Here’s how to prepare an evacuation “go bag” that you can quickly grab in case you ever need to evacuate.

Choose a bag. Each member of the family should have his or her own. Start with a backpack or a nylon camper’s laundry bag with a drawstring.

Take photos of all the rooms in your home, along with all your valuables. Store these photos on a cloud server, and back them up on a flash drive.

Scan all your important documents, and save them on a flash drive. You could also save them onto a cloud server if you have an encryption service you trust.

These documents include:

  • Driver’s license
  • The deed to your house
  • Your will and/or trust
  • Proof of insurance
  • Medical records
  • Passports
  • Social security cards
  • Birth certificates
  • A list of personal contacts with their addresses and phone numbers
  • Your kids’ immunization records
  • Your pet’s paperwork for vaccinations and medical history

Include the flash drives of your photos and important documents in your bag.

Add essential supplies to help you get by for a few days. This includes water (one gallon per person per day), non-perishable food, a first-aid kit, a flashlight, batteries, clothes, diapers and pet supplies. Ready.gov has a full emergency kit checklist that you can download.

Create an evacuation to-do list. Note the items you will want to pack during an emergency: your “go bag,” your pets, and a list of valuables (jewelry, paintings, photos) you can’t live without. Also list your action items, such as turning off utilities and locking up your house. When you need to evacuate, break out the evacuation to-do list, check off each item, and get the hell out.

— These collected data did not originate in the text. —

[src/rtl/c64_mouse_1351.sv]
// Commodore 1351 proportional-mouse emulator: HID deltas -> SID POTX/POTY + joystick buttons.
// Latency: every output is registered, one clock after its cause; positions move only on ticks.
// Backpressure: none; strobes are always accepted, excess movement saturates in the accumulators.
//
// Ports:
//   clk, reset            core clock, synchronous active-high reset
//   enable                emulation active; low forces the block idle (pos is retained)
//   mouse_btns[1:0]       {right, left}, active-high, sampled on mouse_strobe
//   mouse_x/mouse_y[7:0]  signed deltas (Y positive = down), sampled on mouse_strobe
//   mouse_strobe          one-cycle pulse qualifying btns/x/y
//   pot_x/pot_y[7:0]      {1'b0, pos[5:0], noise}; 8'hFF while disabled
//   mouse_joy[4:0]        active-low {fire, right, left, down, up}
//   busy                  pending movement not yet metered out
module c64_mouse_1351 #(
  parameter int UPDATE_DIV = 32000,
  parameter int MAX_STEP   = 31
) (
  input  logic       clk,
  input  logic       reset,
  input  logic       enable,
  input  logic [1:0] mouse_btns,
  input  logic [7:0] mouse_x,
  input  logic [7:0] mouse_y,
  input  logic       mouse_strobe,
  output logic [7:0] pot_x,
  output logic [7:0] pot_y,
  output logic [4:0] mouse_joy,
  output logic       busy
);

  localparam int CW = (UPDATE_DIV > 2) ? $clog2(UPDATE_DIV) : 1;
  localparam logic [CW-1:0] TICK_LAST = CW'(UPDATE_DIV - 1);
  localparam logic signed [9:0] STEP_HI = 10'(MAX_STEP);
  localparam logic signed [9:0] STEP_LO = -10'(MAX_STEP);

  logic [CW-1:0]      tick_cnt, tick_cnt_nx;
  logic signed [9:0]  pend_x, pend_y, pend_x_nx, pend_y_nx;
  logic [5:0]         pos_x, pos_y, pos_x_nx, pos_y_nx;
  logic [7:0]         lfsr, lfsr_nx;
  logic               btn_l, btn_r, btn_l_nx, btn_r_nx;
  logic               tick, take;
  logic signed [5:0]  step_x, step_y;
  logic signed [11:0] dx, dy;

  // Per-tick movement limit; step fits in 6 bits signed since MAX_STEP <= 31.
  function automatic logic signed [5:0] clamp_step(input logic signed [9:0] p);
    logic signed [9:0] c;
    c = p;
    if (p > STEP_HI) c = STEP_HI;
    if (p < STEP_LO) c = STEP_LO;
    return c[5:0];
  endfunction

  // Clamp a widened accumulator result back into the 10-bit signed range.
  function automatic logic signed [9:0] sat10(input logic signed [11:0] v);
    logic signed [9:0] r;
    r = v[9:0];
    if (v > 12'sd511)  r = 10'sd511;
    if (v < -12'sd512) r = -10'sd512;
    return r;
  endfunction

  always_comb begin
    tick   = enable && (tick_cnt == TICK_LAST);
    take   = enable && mouse_strobe;
    step_x = tick ? clamp_step(pend_x) : 6'sd0;
    step_y = tick ? clamp_step(pend_y) : 6'sd0;
    // Y is inverted so that moving the mouse up increases POTY.
    dx     = take ? {{4{mouse_x[7]}}, mouse_x} : 12'sd0;
    dy     = take ? -{{4{mouse_y[7]}}, mouse_y} : 12'sd0;

    tick_cnt_nx = '0;
    pend_x_nx   = '0;
    pend_y_nx   = '0;
    pos_x_nx    = pos_x;
    pos_y_nx    = pos_y;
    lfsr_nx     = lfsr;
    btn_l_nx    = 1'b0;
    btn_r_nx    = 1'b0;

    if (enable) begin
      tick_cnt_nx = tick ? '0 : tick_cnt + CW'(1);
      // Step comes from the old pend, so a strobe coinciding with a tick loses nothing.
      pend_x_nx   = sat10({{2{pend_x[9]}}, pend_x} - {{6{step_x[5]}}, step_x} + dx);
      pend_y_nx   = sat10({{2{pend_y[9]}}, pend_y} - {{6{step_y[5]}}, step_y} + dy);
      pos_x_nx    = pos_x + $unsigned(step_x);
      pos_y_nx    = pos_y + $unsigned(step_y);
      if (tick) lfsr_nx = {lfsr[6:0], lfsr[7] ^ lfsr[5] ^ lfsr[4] ^ lfsr[3]};
      btn_l_nx    = take ? mouse_btns[0] : btn_l;
      btn_r_nx    = take ? mouse_btns[1] : btn_r;
    end
  end

  always_ff @(posedge clk) begin
    if (reset) begin
      tick_cnt  <= '0;
      pend_x    <= '0;
      pend_y    <= '0;
      pos_x     <= '0;
      pos_y     <= '0;
      lfsr      <= 8'hA5;
      btn_l     <= 1'b0;
      btn_r     <= 1'b0;
      pot_x     <= 8'h01;
      pot_y     <= 8'h01;
      mouse_joy <= 5'b11111;
      busy      <= 1'b0;
    end else begin
      tick_cnt  <= tick_cnt_nx;
      pend_x    <= pend_x_nx;
      pend_y    <= pend_y_nx;
      pos_x     <= pos_x_nx;
      pos_y     <= pos_y_nx;
      lfsr      <= lfsr_nx;
      btn_l     <= btn_l_nx;
      btn_r     <= btn_r_nx;
      pot_x     <= enable ? {1'b0, pos_x_nx, lfsr_nx[0]} : 8'hFF;
      pot_y     <= enable ? {1'b0, pos_y_nx, lfsr_nx[0]} : 8'hFF;
      mouse_joy <= enable ? {~btn_l_nx, 3'b111, ~btn_r_nx} : 5'b11111;
      busy      <= (pend_x_nx != 10'sd0) || (pend_y_nx != 10'sd0);
    end
  end

endmodule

Beyond the “go bag,” here are other important ways to prepare yourself for an emergency disaster:

  • Take a first aid and CPR class. Look up your local American Red Crosschapters for information.
  • Buy—and learn to use—a fire extinguisher.
  • Buy a fire and waterproof safe. I looked them up after a fire and realized they’re not as cost-prohibitive as you think. They can cost anywhere from $30 to $1,000.
  • Learn now how to safely shut off all utility services—electricity, water and gas—in your home. (FEMA has tips for shutting off utilities.) Many fires are exacerbated by natural gas explosions after disasters. Share your knowledge with all the people in your household.
  • Make sure your pets are microchipped.